***** Information shown
File: config.mk
export PLATFORM = sky130hd
export DESIGN_NAME = wam_ps2
export DESIGN_NICKNAME = d
export VERILOG_FILES = /design/src/rtl/wam_pkg.sv /design/src/rtl/wam_ps2_rx.sv /design/src/rtl/wam_ps2.sv
export SDC_FILE = /design/constraint.sdc
export NUM_CORES = 1
export LEC_CHECK = 0
export BUFFER_PORTS_ARGS = -buffer_cell sky130_fd_sc_hd__buf_2
export CAP_MARGIN = 20
export CORE_UTILIZATION = 53
export CTS_CLUSTER_SIZE = 14
export DETAILED_ROUTE_END_ITERATION = 8
export GPL_TIMING_DRIVEN = 0
export PLACE_DENSITY = 0.76
export SYNTH_ARGS = -nofsm -noshare
export SYNTH_HDL_FRONTEND = slang
export SYNTH_SLANG_ARGS = --single-unit
File: constraint.sdc
create_clock -name clk -period 2.3 [get_ports clk]
set_input_delay 0 -clock clk [delete_from_list [all_inputs] [get_ports clk]]
set_output_delay 0 -clock clk [all_outputs]
set_load 0.03 [all_outputs]
File: src/rtl/wam_pkg.sv
// Shared definitions for the whac-a-mole PS/2 keyboard front end:
// scan-code set 2 constants, receive FSM encoding and key lookup helper.
package wam_pkg;

    // Hole keys '1'..'8' in scan-code set 2
    localparam logic [7:0] SC_1 = 8'h16;
    localparam logic [7:0] SC_2 = 8'h1E;
    localparam logic [7:0] SC_3 = 8'h26;
    localparam logic [7:0] SC_4 = 8'h25;
    localparam logic [7:0] SC_5 = 8'h2E;
    localparam logic [7:0] SC_6 = 8'h36;
    localparam logic [7:0] SC_7 = 8'h3D;
    localparam logic [7:0] SC_8 = 8'h3E;

    // Control keys and protocol bytes
    localparam logic [7:0] SC_ESC      = 8'h76;
    localparam logic [7:0] SC_LEFT     = 8'h6B;  // only meaningful after E0
    localparam logic [7:0] SC_RIGHT    = 8'h74;  // only meaningful after E0
    localparam logic [7:0] SC_E0       = 8'hE0;
    localparam logic [7:0] SC_F0       = 8'hF0;
    localparam logic [7:0] SC_BAT_OK   = 8'hAA;
    localparam logic [7:0] SC_BAT_FAIL = 8'hFC;

    // start + 8 data + parity + stop
    localparam int FRAME_BITS = 11;

    typedef enum logic [1:0] {
        RX_IDLE  = 2'd0,
        RX_RECV  = 2'd1,
        RX_CHECK = 2'd2
    } rx_state_t;

    // Map a scan code to a hole index: returns {hit, index[2:0]}
    function automatic logic [3:0] hole_lookup(input logic [7:0] sc);
        logic [3:0] res;
        case (sc)
            SC_1:    res = 4'b1_000;
            SC_2:    res = 4'b1_001;
            SC_3:    res = 4'b1_010;
            SC_4:    res = 4'b1_011;
            SC_5:    res = 4'b1_100;
            SC_6:    res = 4'b1_101;
            SC_7:    res = 4'b1_110;
            SC_8:    res = 4'b1_111;
            default: res = 4'b0_000;
        endcase
        return res;
    endfunction

endpackage
===== src/rtl/serial_adder_ctrl.sv =====
// ---------------------------------------------------------------------------
// serial_adder_ctrl
//
// Purpose:
//   Bit-serial adder with a small IDLE/ADD/DONE controller. Operands are
//   captured on an accepted start, then one bit is added per clock (LSB
//   first) through a full-adder slice built from two half adders. After
//   WIDTH add cycles the result and carry-out are registered and a
//   single-cycle done pulse is raised.
//
// Ports:
//   clk    in   1      sole clock, rising edge
//   rst_n  in   1      asynchronous active-low reset
//   start  in   1      operation request, accepted only while ready=1
//   a      in   WIDTH  operand A, captured on start acceptance
//   b      in   WIDTH  operand B, captured on start acceptance
//   sub    in   1      (only with SERIAL_ADDER_SUB_EN) 1 = compute a - b
//   ready  out  1      high in IDLE
//   busy   out  1      high in ADD
//   done   out  1      one-cycle pulse in DONE
//   sum    out  WIDTH  registered result of the last completed operation
//   cout   out  1      registered carry-out (with sub: 1 = no borrow)
//
// Configuration:
//   SERIAL_ADDER_SUB_EN  when defined, adds the sub port and subtraction
//                        via a + ~b + 1.
// ---------------------------------------------------------------------------

module half_adder (
  input  logic x,
  input  logic y,
  output logic s,
  output logic c
);

  assign s = x ^ y;
  assign c = x & y;

endmodule
===== config.mk =====
export PLATFORM = sky130hd
export DESIGN_NAME = quarter_square_table_writer
export DESIGN_NICKNAME = d
export VERILOG_FILES = /design/src/rtl/quarter_square_table_writer.sv
export SDC_FILE = /design/constraint.sdc
export NUM_CORES = 1
export LEC_CHECK = 0
export ABC_AREA = 1
export BUFFER_PORTS_ARGS = -buffer_cell sky130_fd_sc_hd__buf_4
export CORE_MARGIN = 3
export CORE_UTILIZATION = 40
export CTS_BUF_LIST = sky130_fd_sc_hd__clkbuf_8 sky130_fd_sc_hd__clkbuf_16
export DETAILED_ROUTE_END_ITERATION = 7
export PLACE_DENSITY = 0.62
export SLEW_MARGIN = 5
export SYNTH_ARGS = -nofsm -noshare
export SYNTH_HDL_FRONTEND = slang
export SYNTH_SLANG_ARGS = --single-unit

===== constraint.sdc =====
create_clock -name clk -period 3.9 [get_ports clk]
set_clock_uncertainty 0.1 [all_clocks]
set_input_delay 0.195 -clock clk [delete_from_list [all_inputs] [get_ports clk]]
set_output_delay 0.195 -clock clk [all_outputs]
set_load 0.03 [all_outputs]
**********
Please give only the number of lines above that contain the word "period".

## Written solution
2